Impacto y contexto binacional
El caso de los Jensen resalta la corresponsabilidad entre México y EE.UU. en el combate al huachicol, en México Pemex pierde 10 mil millones de dólares anuales por el robo de combustible, según PetroIntelligence, agravando su crisis financiera. En primavera de 2025, las autoridades mexicanas decomisaron 18 millones de litros de combustible robado, pero esto representa solo una fracción del volumen manejado por redes como la de los Jensen. La militarización de aduanas y puertos, impulsada por el gobierno de Andrés Manuel López Obrador (2018-2024), no ha sido suficiente para erradicar el problema.
La designación del CJNG como organización terrorista por la administración Trump en 2025 intensificó las acciones contra sus «enablers» (facilitadores financieros). La Operación Liquid Death es parte de una estrategia más amplia para atacar a quienes financian a los cárteles, más allá de los traficantes directos. En X, usuarios han destacado el caso como «huachicol en EE.UU.», señalando su impacto en la narrativa de seguridad transfronteriza.
México enfrenta presión para investigar a los proveedores locales y posibles cómplices en aduanas, pero hasta septiembre, no hay reportes públicos de acciones por parte de la Unidad de Inteligencia Financiera o la Fiscalía General de la República.

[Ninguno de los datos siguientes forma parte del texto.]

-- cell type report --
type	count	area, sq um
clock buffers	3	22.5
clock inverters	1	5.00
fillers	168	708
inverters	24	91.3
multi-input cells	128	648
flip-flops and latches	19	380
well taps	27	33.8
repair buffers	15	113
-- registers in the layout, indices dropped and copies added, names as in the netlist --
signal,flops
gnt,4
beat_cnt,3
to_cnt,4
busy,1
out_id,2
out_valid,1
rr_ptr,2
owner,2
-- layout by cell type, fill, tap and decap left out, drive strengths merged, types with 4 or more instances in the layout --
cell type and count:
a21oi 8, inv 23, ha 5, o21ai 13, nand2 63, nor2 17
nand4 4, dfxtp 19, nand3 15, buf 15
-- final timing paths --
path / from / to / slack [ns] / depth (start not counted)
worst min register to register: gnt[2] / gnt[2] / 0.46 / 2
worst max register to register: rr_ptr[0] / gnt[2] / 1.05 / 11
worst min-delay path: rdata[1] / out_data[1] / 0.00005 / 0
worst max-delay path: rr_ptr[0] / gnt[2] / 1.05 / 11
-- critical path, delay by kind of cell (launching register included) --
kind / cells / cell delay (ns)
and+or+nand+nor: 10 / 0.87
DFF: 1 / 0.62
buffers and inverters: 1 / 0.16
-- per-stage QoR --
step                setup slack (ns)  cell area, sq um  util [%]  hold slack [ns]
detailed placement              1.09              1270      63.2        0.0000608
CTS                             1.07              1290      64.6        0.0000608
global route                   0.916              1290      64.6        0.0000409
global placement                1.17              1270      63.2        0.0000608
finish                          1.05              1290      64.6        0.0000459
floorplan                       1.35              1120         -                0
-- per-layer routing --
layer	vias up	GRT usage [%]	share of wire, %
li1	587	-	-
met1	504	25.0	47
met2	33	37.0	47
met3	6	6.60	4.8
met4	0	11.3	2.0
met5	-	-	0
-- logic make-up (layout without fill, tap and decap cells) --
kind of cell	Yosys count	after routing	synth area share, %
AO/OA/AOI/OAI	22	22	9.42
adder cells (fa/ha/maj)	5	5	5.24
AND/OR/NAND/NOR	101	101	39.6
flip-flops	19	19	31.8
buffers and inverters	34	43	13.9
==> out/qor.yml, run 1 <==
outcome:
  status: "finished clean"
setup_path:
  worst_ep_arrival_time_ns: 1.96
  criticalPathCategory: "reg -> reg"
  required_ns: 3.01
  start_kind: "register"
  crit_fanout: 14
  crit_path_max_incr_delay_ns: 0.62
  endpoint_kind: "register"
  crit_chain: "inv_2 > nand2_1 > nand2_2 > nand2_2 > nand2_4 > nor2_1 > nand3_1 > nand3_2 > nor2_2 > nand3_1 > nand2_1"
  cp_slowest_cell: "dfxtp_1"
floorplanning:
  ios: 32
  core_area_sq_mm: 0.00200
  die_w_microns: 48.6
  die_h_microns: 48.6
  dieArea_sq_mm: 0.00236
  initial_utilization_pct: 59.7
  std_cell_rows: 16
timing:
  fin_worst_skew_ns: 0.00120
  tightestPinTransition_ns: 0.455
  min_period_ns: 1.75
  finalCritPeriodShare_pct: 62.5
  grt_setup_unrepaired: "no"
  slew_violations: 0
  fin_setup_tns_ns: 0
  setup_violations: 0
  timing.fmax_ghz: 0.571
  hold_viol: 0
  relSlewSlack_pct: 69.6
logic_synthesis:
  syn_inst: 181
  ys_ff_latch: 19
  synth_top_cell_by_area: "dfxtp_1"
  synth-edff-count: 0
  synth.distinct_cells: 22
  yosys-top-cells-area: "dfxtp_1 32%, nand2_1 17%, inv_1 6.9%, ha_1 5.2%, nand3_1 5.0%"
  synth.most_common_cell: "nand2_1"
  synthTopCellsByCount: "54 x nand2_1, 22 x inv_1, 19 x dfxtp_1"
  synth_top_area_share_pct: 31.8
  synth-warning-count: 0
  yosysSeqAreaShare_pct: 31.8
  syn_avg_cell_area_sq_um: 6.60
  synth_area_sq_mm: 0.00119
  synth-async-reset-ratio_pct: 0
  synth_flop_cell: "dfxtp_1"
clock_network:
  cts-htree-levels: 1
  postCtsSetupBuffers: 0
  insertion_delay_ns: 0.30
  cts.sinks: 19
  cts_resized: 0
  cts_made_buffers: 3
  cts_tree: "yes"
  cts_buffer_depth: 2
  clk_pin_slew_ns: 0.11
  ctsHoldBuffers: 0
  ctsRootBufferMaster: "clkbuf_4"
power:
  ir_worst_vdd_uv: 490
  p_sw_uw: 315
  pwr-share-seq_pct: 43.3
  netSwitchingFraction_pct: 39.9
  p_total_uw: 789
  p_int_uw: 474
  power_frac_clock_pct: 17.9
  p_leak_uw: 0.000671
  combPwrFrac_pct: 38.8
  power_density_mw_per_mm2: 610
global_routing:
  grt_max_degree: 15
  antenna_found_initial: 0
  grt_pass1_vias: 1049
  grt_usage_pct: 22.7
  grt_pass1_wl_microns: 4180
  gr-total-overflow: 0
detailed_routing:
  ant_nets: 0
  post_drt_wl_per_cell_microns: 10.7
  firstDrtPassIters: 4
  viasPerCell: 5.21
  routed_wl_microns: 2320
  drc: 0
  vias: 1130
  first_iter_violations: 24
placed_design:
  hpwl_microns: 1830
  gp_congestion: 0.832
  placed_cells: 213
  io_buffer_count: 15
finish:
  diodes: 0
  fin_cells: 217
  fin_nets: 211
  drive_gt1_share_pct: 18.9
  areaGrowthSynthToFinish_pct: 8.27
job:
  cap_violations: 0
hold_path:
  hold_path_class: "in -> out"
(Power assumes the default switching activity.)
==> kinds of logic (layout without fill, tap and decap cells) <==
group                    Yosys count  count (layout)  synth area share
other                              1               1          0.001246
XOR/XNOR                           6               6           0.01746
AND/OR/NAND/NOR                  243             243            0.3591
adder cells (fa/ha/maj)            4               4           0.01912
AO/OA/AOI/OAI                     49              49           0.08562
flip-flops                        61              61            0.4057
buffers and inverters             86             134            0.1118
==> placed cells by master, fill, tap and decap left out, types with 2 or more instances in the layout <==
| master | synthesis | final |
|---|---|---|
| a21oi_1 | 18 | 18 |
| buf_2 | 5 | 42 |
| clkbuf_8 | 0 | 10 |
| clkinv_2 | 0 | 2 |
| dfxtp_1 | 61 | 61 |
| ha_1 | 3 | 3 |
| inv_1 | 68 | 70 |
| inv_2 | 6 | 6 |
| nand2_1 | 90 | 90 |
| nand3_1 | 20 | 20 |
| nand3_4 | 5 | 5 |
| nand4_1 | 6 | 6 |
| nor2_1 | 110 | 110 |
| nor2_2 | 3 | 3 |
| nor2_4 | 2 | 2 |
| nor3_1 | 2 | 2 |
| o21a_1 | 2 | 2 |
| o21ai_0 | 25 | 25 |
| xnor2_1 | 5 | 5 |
<file path="src/rtl/fetch_queue.sv">
// Instruction fetch front end: credit-limited memory requester, in-order response queue and IF/ID register.
// A redirect flushes the queue and drains stale in-flight responses before fetching from the new target.
module fetch_queue #(
  parameter logic [31:0] RESET_PC    = 32'h0000_0000,
  parameter int unsigned QUEUE_DEPTH = 4  // 2, 4 or 8: also the in-flight credit limit
) (
  input  logic        clk,
  input  logic        resetN,
  input  logic        ifIdWrite,
  input  logic        redirectValid,
  input  logic [31:0] redirectTarget,
  output logic        imemReq,
  output logic [31:0] imemAddr,
  input  logic        imemGrant,
  input  logic        imemRespValid,
  input  logic [31:0] imemRespData,
  output logic [31:0] programCounterOut,
  output logic [31:0] instruction,
  output logic        ifIdValid
);

  localparam int unsigned ADDR_W = 32;
  localparam int unsigned CNT_W  = $clog2(QUEUE_DEPTH + 1);
  localparam int unsigned SUM_W  = CNT_W + 1;
  localparam int unsigned PTR_W  = $clog2(QUEUE_DEPTH);

  typedef enum logic {
    ST_FETCH = 1'b0,
    ST_FLUSH = 1'b1
  } state_e;

  typedef struct packed {
    logic [ADDR_W-1:0] pc;
    logic [31:0]       instr;
  } entry_t;

  state_e            state_q, state_d;
  logic [ADDR_W-1:0] pc_q, pc_d;
  logic [CNT_W-1:0]  out_q, out_d;
  logic [CNT_W-1:0]  cnt_q, cnt_d;
  logic [PTR_W-1:0]  head_q, head_d;
  logic [PTR_W-1:0]  tail_q, tail_d;
  logic              req_q, req_d;
  logic [ADDR_W-1:0] addr_q, addr_d;
  logic [ADDR_W-1:0] ifid_pc_q, ifid_pc_d;
  logic [31:0]       ifid_instr_q, ifid_instr_d;
  logic              ifid_valid_q, ifid_valid_d;

  entry_t            entries_q [QUEUE_DEPTH];
  entry_t            head_entry;
  entry_t            push_entry;
  logic              grant_fire;
  logic              resp_fire;
  logic              push;
  logic              pop;
  logic [ADDR_W-1:0] resp_pc;
  logic [ADDR_W-1:0] target_aligned;
  logic [SUM_W-1:0]  credit_used;

  assign grant_fire     = imemGrant && req_q;
  assign resp_fire      = imemRespValid && (out_q != '0);
  assign target_aligned = redirectTarget & 32'hFFFF_FFFC;
  assign head_entry     = entries_q[head_q];

  // In FETCH every outstanding request is contiguous and ends at pc_q - 4, so the oldest
  // one (the one now responding) sits at pc_q - 4*out_q; its IF/ID pc is that plus 4.
  assign resp_pc = pc_q - (ADDR_W'(out_q) << 2) + ADDR_W'(4);

  // State register
  always_ff @(posedge clk or negedge resetN) begin : state_reg
    if (!resetN) begin
      state_q <= ST_FETCH;
    end else begin
      state_q <= state_d;
    end
  end

  // Next state: any redirect or an ongoing flush waits for the in-flight count to drain
  always_comb begin : next_state
    state_d = state_q;
    if (redirectValid || (state_q == ST_FLUSH)) begin
      state_d = (out_d == '0) ? ST_FETCH : ST_FLUSH;
    end
  end

  // Credit accounting, fetch PC, queue pointers and IF/ID next values
  always_comb begin : datapath_next
    out_d        = out_q + CNT_W'(grant_fire) - CNT_W'(resp_fire);
    pc_d         = pc_q;
    push         = resp_fire && (state_q == ST_FETCH) && !redirectValid;
    pop          = !redirectValid && ifIdWrite && (cnt_q != '0);
    cnt_d        = cnt_q;
    head_d       = head_q;
    tail_d       = tail_q;
    ifid_pc_d    = ifid_pc_q;
    ifid_instr_d = ifid_instr_q;
    ifid_valid_d = ifid_valid_q;
    push_entry.pc    = resp_pc;
    push_entry.instr = imemRespData;

    if (redirectValid) begin
      pc_d = target_aligned;
    end else if (grant_fire) begin
      pc_d = pc_q + ADDR_W'(4);
    end

    if (redirectValid) begin
      cnt_d        = '0;
      head_d       = '0;
      tail_d       = '0;
      ifid_pc_d    = '0;
      ifid_instr_d = '0;
      ifid_valid_d = 1'b0;
    end else begin
      cnt_d  = cnt_q + CNT_W'(push) - CNT_W'(pop);
      head_d = head_q + PTR_W'(pop);
      tail_d = tail_q + PTR_W'(push);
      if (ifIdWrite) begin
        if (cnt_q != '0) begin
          ifid_pc_d    = head_entry.pc;
          ifid_instr_d = head_entry.instr;
          ifid_valid_d = 1'b1;
        end else begin
          ifid_pc_d    = '0;
          ifid_instr_d = '0;
          ifid_valid_d = 1'b0;
        end
      end
    end
  end

  // Request outputs are registered from next state: held until granted by construction
  always_comb begin : output_next
    credit_used = SUM_W'(out_d) + SUM_W'(cnt_d);
    req_d       = (state_d == ST_FETCH) && (credit_used < SUM_W'(QUEUE_DEPTH));
    addr_d      = pc_d;
  end

  always_ff @(posedge clk or negedge resetN) begin : ctrl_regs
    if (!resetN) begin
      pc_q         <= RESET_PC;
      out_q        <= '0;
      cnt_q        <= '0;
      head_q       <= '0;
      tail_q       <= '0;
      req_q        <= 1'b0;
      addr_q       <= RESET_PC;
      ifid_pc_q    <= '0;
      ifid_instr_q <= '0;
      ifid_valid_q <= 1'b0;
    end else begin
      pc_q         <= pc_d;
      out_q        <= out_d;
      cnt_q        <= cnt_d;
      head_q       <= head_d;
      tail_q       <= tail_d;
      req_q        <= req_d;
      addr_q       <= addr_d;
      ifid_pc_q    <= ifid_pc_d;
      ifid_instr_q <= ifid_instr_d;
      ifid_valid_q <= ifid_valid_d;
    end
  end

  // Queue payload storage; validity is tracked only by the pointers and count
  always_ff @(posedge clk) begin : queue_store
    if (push) begin
      entries_q[tail_q] <= push_entry;
    end
  end

  assign imemReq           = req_q;
  assign imemAddr          = addr_q;
  assign programCounterOut = ifid_pc_q;
  assign instruction       = ifid_instr_q;
  assign ifIdValid         = ifid_valid_q;

endmodule

</file>
<file path="config.mk">
export PLATFORM = sky130hd
export DESIGN_NAME = fetch_queue
export DESIGN_NICKNAME = d
export VERILOG_FILES = /design/src/rtl/fetch_queue.sv
export SDC_FILE = /design/constraint.sdc
export NUM_CORES = 1
export LEC_CHECK = 0
export ABC_AREA = 1
export CORE_ASPECT_RATIO = 0.5
export CORE_MARGIN = 2
export CORE_UTILIZATION = 50
export CTS_CLUSTER_DIAMETER = 200
export DETAILED_ROUTE_END_ITERATION = 10
export PLACE_DENSITY = 0.71
export SLEW_MARGIN = 20
export SYNTH_ARGS = -nofsm -noshare
export SYNTH_HDL_FRONTEND = slang
export SYNTH_SLANG_ARGS = --single-unit
</file>
<file path="constraint.sdc">
create_clock -name clk -period 12.8 [get_ports clk]
set_clock_uncertainty 0.2 [all_clocks]
set_input_delay 1.92 -clock clk [delete_from_list [all_inputs] [get_ports clk]]
set_output_delay 1.92 -clock clk [all_outputs]
set_load 0.03 [all_outputs]
</file>
==> results of run 1 <==
==> power by group through the flow <==
stage	combinational, mW	sequential, mW	clock [mW]
2_1_floorplan	0.546	1.56	0
3_3_place_gp	0.924	1.48	0
3_5_place_dp	0.945	1.48	0
4_1_cts	0.949	1.46	0.885
5_1_grt	1.06	1.47	0.931
6_report	0.949	1.46	0.866
==> worst reg2reg max path: cells and delay by family, from the launching register on <==
kind,cells,cell delay (ps)
AOI/OAI and AO/OA,1,310
and+or+nand+nor,6,880
DFF,1,410
adders and majority gates,4,1050
buffers and inverters,3,310
==> layer usage <==
layer,vias to the layer above,GRT usage,wire length (um)
met5,-,0,0
met4,0,0.0505,657
met3,47,0.0307,1660
met2,262,0.374,18700
met1,5816,0.307,17900
li1,6023,-,-
==> kinds of logic after synthesis <==
group,after synthesis,synth area share
other,1,0.000224
AOI/OAI and AO/OA,254,0.0861
xor gates and xnor gates,34,0.0178
and+or+nand+nor,764,0.186
buffers and inverters,228,0.0546
DFF,354,0.602
adders and majority gates,69,0.0528
==> metrics by stage <==
step                      hold WS, ps   util  cells
after floorplan                   318      -   1705
after global placement            295  0.567   2253
after detailed placement          293  0.567   2253
after CTS                         313  0.595   2311
after global routing              336  0.596   2311
final                             308  0.596   2311
==> registers in the layout (all words and copies together), names as in the netlist, 2 cells and up <==
| register | cells |
|---|---|
| cnt_q | 3 |
| entries_q | 248 |
| head_q | 2 |
| imemAddr | 30 |
| instruction | 32 |
| out_q | 3 |
| programCounterOut | 31 |
| tail_q | 2 |
==> synthesized netlist by cell type <==
library cell / n / share of area
nand2_1: 415 / 0.093
edfxtp_1: 248 / 0.44
nor2_1: 196 / 0.044
inv_1: 152 / 0.034
o21ai_0: 136 / 0.041
nand3_1: 117 / 0.035
dfrtp_1: 106 / 0.16
ha_1: 66 / 0.049
o22ai_1: 62 / 0.023
clkbuf_1: 40 / 0.0090
xor2_1: 32 / 0.017
a21oi_1: 23 / 0.0069
buf_2: 22 / 0.0066
o211ai_1: 11 / 0.0049
nand4_1: 10 / 0.0037
o21bai_1: 8 / 0.0036
o221ai_1: 8 / 0.0042
nor3_1: 7 / 0.0021
buf_4: 6 / 0.0027
nor2_2: 6 / 0.0022
inv_2: 5 / 0.0011
nand2_2: 4 / 0.0015
fa_1: 3 / 0.0036
nand3_2: 2 / 0.0012
nor2_4: 2 / 0.0013
xnor2_1: 2 / 0.0010
a21o_1: 1 / 0.00045
a22o_1: 1 / 0.00052
a31oi_1: 1 / 0.00037
and2_1: 1 / 0.00037
and3_1: 1 / 0.00037
buf_1: 1 / 0.00022
clkbuf_8: 1 / 0.00082
clkinv_1: 1 / 0.00022
conb_1: 1 / 0.00022
nor3_2: 1 / 0.00060
nor3b_1: 1 / 0.00045
o21ai_2: 1 / 0.00052
o311ai_0: 1 / 0.00052
o31ai_1: 1 / 0.00045
or2_2: 1 / 0.00037
==> area by class of cell <==
cell class	instances	area, sq um	share of cell area
clock buffers	36	795	0.0404
clock inverters	22	133	0.00674
inverters	158	594	0.0302
multi-input cells	1123	5770	0.293
flip-flops and latches	354	10100	0.513
well taps	441	552	0.0280
repair buffers	177	1730	0.0880
==> worst paths after layout <==
check	slack [ps]	start	cells after the start	endpoint
worst min-delay path	310	instruction[5]$_DFFE_PN0P_	2	instruction[5]$_DFFE_PN0P_
worst max register to register	9590	out_q[2]$_DFF_PN0_	14	imemReq$_DFF_PN0_
worst min register to register	310	instruction[5]$_DFFE_PN0P_	2	instruction[5]$_DFFE_PN0P_
min in group asynchronous	1190	resetN	1	instruction[9]$_DFFE_PN0P_
worst max-delay path	7840	ifIdWrite	17	imemReq$_DFF_PN0_
max in group asynchronous	9850	resetN	2	head_q[0]$_DFF_PN0_
==> metrics.txt, run 1 <==
worst skew pair latency=580 ps; power share of the combinational group=0.289; status=finished clean; antenna viol nets, final=0; P_leak=8.28 nW; cells after synthesis=1704; fillers=2817; routability cong.=0.911; hold_buf cts=0; Post-Synthesis Cell Area=16800 sq um; DP Wirelength=23800 um; clk slew on worst S/H paths=70 ps; Final nets=1984; most common cell after layout, fill and taps aside=nand2_1; CP Capture Type=flop; Clock power frac=0.264; internal power=2.16 mW; vias in the first global route=11655; Critical Path Fanout Max=64; CTS tree=yes; Ys Warns=0; area of the die=35100 sq um; DRT Wirelength=38900 um; Worst path most repeated cell=ha_1; post-cts gate resize count=0; CP max stage delay=620 ps; net switching power=1.12 mW; Via-to-Cell Ratio=5.26; Final Total Pwr=3.28 mW; DR pass1 iterations=5; initial DRC count=798; post-route cell area=19700 sq um; CTS Buf Count=31; Sequential Power Share=0.446; Synth Register Bits=354; All-Layer GR Usage=0.221; worst slew pin tran=1010 ps; Worst EP required=13120 ps; Worst Path Arrival=5280 ps; Slew headroom=0.326; max-slew violations=0; Setup WS post-layout=7840 ps; post-DR wirelength/cell=16.8 um; syn avg cell area=9.84 sq um; WP buf/inv=6; share of layout cells above drive strength 1=0.0460; Slowest cell on crit path=buf_4; chip height=133 um; count of cell types in the netlist=41; Setup Buffers After CTS=0; I/O pins=168; Net Sw Frac=0.341; Hold Crit Class=reg2reg; peak supply drop=0.113 mV; post-route minimum period=4960 ps; critical-path cell list=clkdlybuf4s50_1, inv_2, buf_4, nor2_1, nand2_1, inv_2, ha_1, inv_1, ha_1, inv_1, fa_1, and3_1, nor3_1, ha_1, nor3_1, nand2_1, nor2_1; Longest Clk Path Bufs=3; row cnt=47; DP Area=18800 sq um; Starting Density=0.507; PD cells=166 nW/um^2; TNS Setup=0 ps; maxcap violations=0; final hold vios=0; clock root cell=clkbuf_16; largest net degree at the start of global routing=117; Area growth, synth to finish=17.4%; Tcrit/Tclk final=0.388; core area=33000 sq um; Place WS=7220 ps; Largest delay share family, worst path=buffers and inverters; Vias=12148; first-pass GRT wire length=61700 um; commonest cells after routing, fill and taps aside=415 x nand2_1, 248 x edfxtp_1, 196 x nor2_1, 161 x clkdlybuf4s50_1, 151 x inv_1; post-synthesis sequential area ratio=0.602; input/output buffers=163; # H-tree levels=1; Die Span X=263 um; antenna violations before repair=0; antenna cells=0; RSZ-0062 raised after global routing=false; Clock Sink Count=354; Setup crit start kind=input pin; total grt overflow=0; drc violations=0; Max Clk Rate=201 MHz; crit path kind=in2reg; Setup-failing EPs final=0
No activity file was read; power rests on OpenSTA's default activity.
==> run 2: changes to the inputs <==
- PLACE_DENSITY: 0.71 -> 0.74
- clock period: 12.8 -> 4.35 ns (I/O delays scaled with it)
==> run 2 against run 1 <==
Die area is the same. Sequential cell count unchanged. Largest power group unchanged. Hold slack worse by 300 ps. Final cell count grew 0.30%. Sequential share of layout area decreased by 1.1 points. Register-to-register slack got worse by 8500 ps. Clock power increased to 3.8 times the previous value. Routed wire length up 1.6%. Core utilization up 1.2 points. Sequential power rose to 3.0 times the previous value. Via count increased by 2.0%.
==> metrics.txt, run 2 (same netlist as run 1, synthesis figures left out) <==
post-DR wirelength/cell=17.1 um (was 16.8 um); DR pass1 iterations=5 (unchanged); All-Layer GR Usage=0.228 (was 0.221); post-route minimum period=3360 ps; RSZ-0062 raised after global routing=false (unchanged); Area growth, synth to finish=19.9% (was 17.4%); Tcrit/Tclk final=0.773; antenna viol nets, final=0 (unchanged); largest net degree at the start of global routing=79 (was 117); input/output buffers=163 (unchanged); Max Clk Rate=297 MHz; Starting Density=0.507 (unchanged); clk slew on worst S/H paths=60 ps (was 70 ps); clock root cell=clkbuf_16 (unchanged); I/O pins=168 (unchanged); chip height=133 um (unchanged); post-route cell area=20100 sq um (was 19700 sq um); commonest cells after routing, fill and taps aside=415 x nand2_1, 248 x edfxtp_1, 196 x nor2_1, 162 x clkdlybuf4s50_1, 151 x inv_1 (was 415 x nand2_1, 248 x edfxtp_1, 196 x nor2_1, 161 x clkdlybuf4s50_1, 151 x inv_1); CTS tree=yes (unchanged); Critical Path Fanout Max=5 (was 64); Setup Buffers After CTS=0 (unchanged); DRT Wirelength=39600 um (was 38900 um); routability cong.=0.918 (was 0.911); initial DRC count=1057 (was 798); Final nets=1989 (was 1984); antenna violations before repair=1 (was 0); crit path kind=in2reg (unchanged); P_leak=8.46 nW (was 8.28 nW); most common cell after layout, fill and taps aside=nand2_1 (unchanged); DP Area=18800 sq um (about the same); Setup-failing EPs final=0 (unchanged); Final Non-Filler Cells=2318 (was 2311); CP Capture Type=flop (unchanged); Vias=12386 (was 12148); Longest Clk Path Bufs=3 (unchanged); total grt overflow=0 (unchanged); Worst EP required=4600 ps (was 13120 ps); Slew headroom=0.410 (was 0.326); Clock Sink Count=354 (unchanged); vias in the first global route=12093 (was 11655); Die Span X=263 um (unchanged); drc violations=0 (unchanged); Hold Crit Class=in2async (was reg2reg); post-cts gate resize count=0 (unchanged); DP Wirelength=24400 um (was 23800 um); fillers=2668 (was 2817); worst slew pin tran=885 ps (was 1010 ps); hold_buf cts=0 (unchanged); peak supply drop=0.272 mV (was 0.113 mV); final hold vios=0 (unchanged); status=finished clean (unchanged); Worst Path Arrival=3620 ps (was 5280 ps); area of the die=35100 sq um (unchanged); largest register by flop count=entries_q (unchanged); Via-to-Cell Ratio=5.34 (was 5.26); Setup WS post-layout=986 ps (was 7840 ps); row cnt=47 (unchanged); Place WS=453 ps (was 7220 ps); Cells after DPL=2255 (was 2253); number of flip-flops in the largest register=248 (unchanged); worst skew pair latency=540 ps (was 580 ps); CTS Buf Count=34 (was 31); max-slew violations=0 (unchanged); share of layout cells above drive strength 1=0.0544 (was 0.0460); Setup crit start kind=input pin (unchanged); core area=33000 sq um (unchanged); maxcap violations=0 (unchanged); first-pass GRT wire length=63500 um (was 61700 um); PD cells=517 nW/um^2 (was 166 nW/um^2); # H-tree levels=2 (was 1); hold_ws=13.0 ps (was 308 ps)
[run 2: changes by cell type in the layout (fill, tap and decap cells not counted), sizes merged]
cell           delta
buf               +1
bufinv            +7
clkbuf            +5
clkdlybuf4s50     +1
clkinv            -7
clkinvlp          +1
diode             +1
inv               -2
[run 2: final timing paths]
kind	start	to	slack, ps	depth (start not counted)
max	redirectValid	imemReq$_DFF_PN0_	990	16
min	resetN	imemReq$_DFF_PN0_	10	1
max reg2reg	out_q[1]$_DFF_PN0_	imemReq$_DFF_PN0_	1100	14
min reg2reg	programCounterOut[14]$_DFFE_PN0P_	programCounterOut[14]$_DFFE_PN0P_	310	2
max in group asynchronous	resetN	imemAddr[3]$_DFFE_PN0N_	3030	2
min in group clk	programCounterOut[14]$_DFFE_PN0P_	programCounterOut[14]$_DFFE_PN0P_	310	2
[run 2: power by group]
group | switching (mW) | internal, mW
clock network | 1.31 | 1.98
registers | 0.217 | 4.09
logic | 1.84 | 0.946
total | 3.37 | 7.02
[run 2: metrics by stage]
stage	setup TNS, ps	power, mW	util
after floorplan	-405480	6.18	-
after global placement	0	7.08	0.570
after detailed placement	0	7.14	0.570
after CTS	0	10.4	0.608
after global routing	0	10.9	0.608
final	0	10.4	0.608
[run 2: metal layers]
layer  routed length [um]  GRT usage  up-vias  share of wire
met1                17700      0.311     5931           0.45
met4                 1020     0.0765        0          0.026
met2                18600      0.380      341           0.47
li1                     -          -     6048              -
met5                    0          0        -              0
met3                 2250     0.0333       66          0.057
[run 2: area by class of cell]
type / count / area, sq um / share of cell area
Sequential cell: 354 / 10100 / 0.503
Clock inverter: 21 / 320 / 0.0159
Tap cell: 441 / 552 / 0.0275
Timing Repair Buffer: 179 / 1810 / 0.0902
Multi-Input combinational cell: 1123 / 5770 / 0.287
Clock buffer: 41 / 940 / 0.0468
Inverter: 158 / 594 / 0.0296
Antenna cell: 1 / 2.50 / 0.000125
[run 2: worst max-delay path, cell delays in order]
cell and delay (ps):
clkdlybuf4s50_1 460, nor2_1 130, inv_1 60, nor2_1 170, inv_1 160, ha_1 300
inv_1 70, ha_1 150, inv_1 50, fa_1 370, and3_1 180, nor3_1 230
ha_1 290, nor3_1 180, nand2_1 70, nor2_1 100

El proceso contra los Jensen está programado para 2026, con audiencias preliminares en curso. La defensa argumenta que las acusaciones de terrorismo son «exageradas» y que los Jensen operaban como «empresarios legítimos» engañados por proveedores mexicanos. La Fiscalía insiste en los lazos directos con el CJNG.
Las sanciones de mayo de 2025 del Departamento del Tesoro contra dos empresas del cártel no incluyeron a las mexicanas vinculadas a los Jensen, pero podrían expandirse si México entrega información financiera.
El caso de los Jensen subraya la complejidad del huachicol como un problema binacional, expone fallos en la supervisión de aduanas y la protección de activos de Pemex. La administración de Claudia Sheinbaum enfrenta el reto de fortalecer las medidas contra el huachicol.
El huachicol se suma a los desafíos compartidos (migración, drogas, armas), requiriendo mayor coordinación. Sin embargo, la falta de investigaciones visibles en México podría obstaculizar los esfuerzos.
Si los Jensen son hallados culpables, enfrentarán hasta 20 años de prisión (45 con cargos de terrorismo) y multas de 2 millones de dólares, además de la pérdida total de su imperio. El caso sigue siendo el más emblemático de cómo el huachicol fiscal conecta a ambos países, con México como el principal damnificado por el robo de sus recursos.